WHAT THIS TASK INVOLVES >>
Lines that include the string "localparam" are the ones to copy from the entries below.

DATA >>
`src/rtl/comm_tx_arb.sv`:
```
// Four-port half-duplex transmit arbiter: lends one shared serial stream to one
// line driver at a time, framing it with lead, lag and bus-quiet guard times.
module comm_tx_arb #(
  parameter int LEAD    = 16,
  parameter int LAG     = 16,
  parameter int GAP     = 8,
  parameter int MAXHOLD = 0,
  parameter int CW      = 16
) (
  input  logic       clk_i,
  input  logic       rstn_i,
  input  logic [3:0] req_i,
  input  logic [3:0] en_i,
  input  logic       tx_i,
  output logic [3:0] gnt_o,
  output logic [3:0] txd_o,
  output logic [3:0] txen_o,
  output logic [1:0] ch_o,
  output logic       busy_o,
  output logic       timeout_o
);

  typedef enum logic [2:0] {
    S_IDLE,
    S_LEAD,
    S_DATA,
    S_LAG,
    S_GAP
  } state_t;

  localparam logic [CW-1:0] LEAD_M1 = CW'(LEAD - 1);
  localparam logic [CW-1:0] LAG_M1  = CW'(LAG - 1);
  localparam logic [CW-1:0] GAP_M1  = CW'(GAP - 1);
  localparam logic [CW-1:0] HOLD_M1 = CW'(MAXHOLD - 1);
  localparam bit            HOLD_EN = (MAXHOLD != 0);

  state_t        state_reg, state_next;
  logic [CW-1:0] cnt_reg, cnt_next;
  logic [1:0]    last_reg, last_next;
  logic [1:0]    ch_reg, ch_next;
  logic          timeout_next;
  logic [3:0]    gnt_reg, txen_reg;
  logic          busy_reg, timeout_reg;

  logic [3:0] elig;
  logic [1:0] cand [4];
  logic [3:0] hit;
  logic [1:0] pick;
  logic       pick_valid;

  assign elig = req_i & en_i;

  // cand[0] is the port right after the last winner; the last winner itself is scanned last
  genvar gi;
  generate
    for (gi = 0; gi < 4; gi++) begin : g_scan
      assign cand[gi] = last_reg + 2'(gi + 1);
      assign hit[gi]  = elig[cand[gi]];
    end
  endgenerate

  always_comb begin
    pick       = cand[3];
    pick_valid = |hit;
    for (int i = 3; i >= 0; i--) begin
      if (hit[i]) pick = cand[i];
    end
  end

  always_comb begin
    state_next   = state_reg;
    cnt_next     = cnt_reg;
    last_next    = last_reg;
    ch_next      = ch_reg;
    timeout_next = 1'b0;
    case (state_reg)
      S_IDLE: begin
        if (pick_valid) begin
          ch_next    = pick;
          last_next  = pick;
          cnt_next   = LEAD_M1;
          state_next = S_LEAD;
        end
      end
      S_LEAD: begin
        if (cnt_reg == '0) begin
          state_next = S_DATA;
          cnt_next   = HOLD_M1;
        end else begin
          cnt_next = cnt_reg - CW'(1);
        end
      end
      S_DATA: begin
        // the hold limit reports a timeout even if the request drops on the same edge
        if (HOLD_EN && cnt_reg == '0) begin
          state_next   = S_LAG;
          cnt_next     = LAG_M1;
          timeout_next = 1'b1;
        end else if (!(req_i[ch_reg] && en_i[ch_reg])) begin
          state_next = S_LAG;
          cnt_next   = LAG_M1;
        end else begin
          cnt_next = cnt_reg - CW'(1);
        end
      end
      S_LAG: begin
        if (cnt_reg == '0) begin
          state_next = S_GAP;
          cnt_next   = GAP_M1;
        end else begin
          cnt_next = cnt_reg - CW'(1);
        end
      end
      S_GAP: begin
        if (cnt_reg == '0) begin
          state_next = S_IDLE;
        end else begin
          cnt_next = cnt_reg - CW'(1);
        end
      end
      default: state_next = S_IDLE;
    endcase
  end

  // status outputs are computed from the next state so they are true flops
  always_ff @(posedge clk_i or negedge rstn_i) begin
    if (!rstn_i) begin
      state_reg   <= S_IDLE;
      cnt_reg     <= '0;
      last_reg    <= 2'd3;
      ch_reg      <= 2'd0;
      gnt_reg     <= '0;
      txen_reg    <= '0;
      busy_reg    <= 1'b0;
      timeout_reg <= 1'b0;
    end else begin
      state_reg   <= state_next;
      cnt_reg     <= cnt_next;
      last_reg    <= last_next;
      ch_reg      <= ch_next;
      gnt_reg     <= (state_next == S_DATA) ? (4'b0001 << ch_next) : 4'b0000;
      txen_reg    <= (state_next == S_LEAD || state_next == S_DATA || state_next == S_LAG)
                     ? (4'b0001 << ch_next) : 4'b0000;
      busy_reg    <= (state_next != S_IDLE);
      timeout_reg <= timeout_next;
    end
  end

  assign gnt_o     = gnt_reg;
  assign txen_o    = txen_reg;
  assign busy_o    = busy_reg;
  assign timeout_o = timeout_reg;
  assign ch_o      = ch_reg;

  generate
    for (gi = 0; gi < 4; gi++) begin : g_txd
      assign txd_o[gi] = (state_reg == S_DATA && ch_reg == 2'(gi)) ? tx_i : 1'b1;
    end
  endgenerate

endmodule

```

ANSWER SECTION >>
  localparam logic [CW-1:0] LEAD_M1 = CW'(LEAD - 1);
  localparam logic [CW-1:0] LAG_M1  = CW'(LAG - 1);
  localparam logic [CW-1:0] GAP_M1  = CW'(GAP - 1);
  localparam logic [CW-1:0] HOLD_M1 = CW'(MAXHOLD - 1);
  localparam bit            HOLD_EN = (MAXHOLD != 0);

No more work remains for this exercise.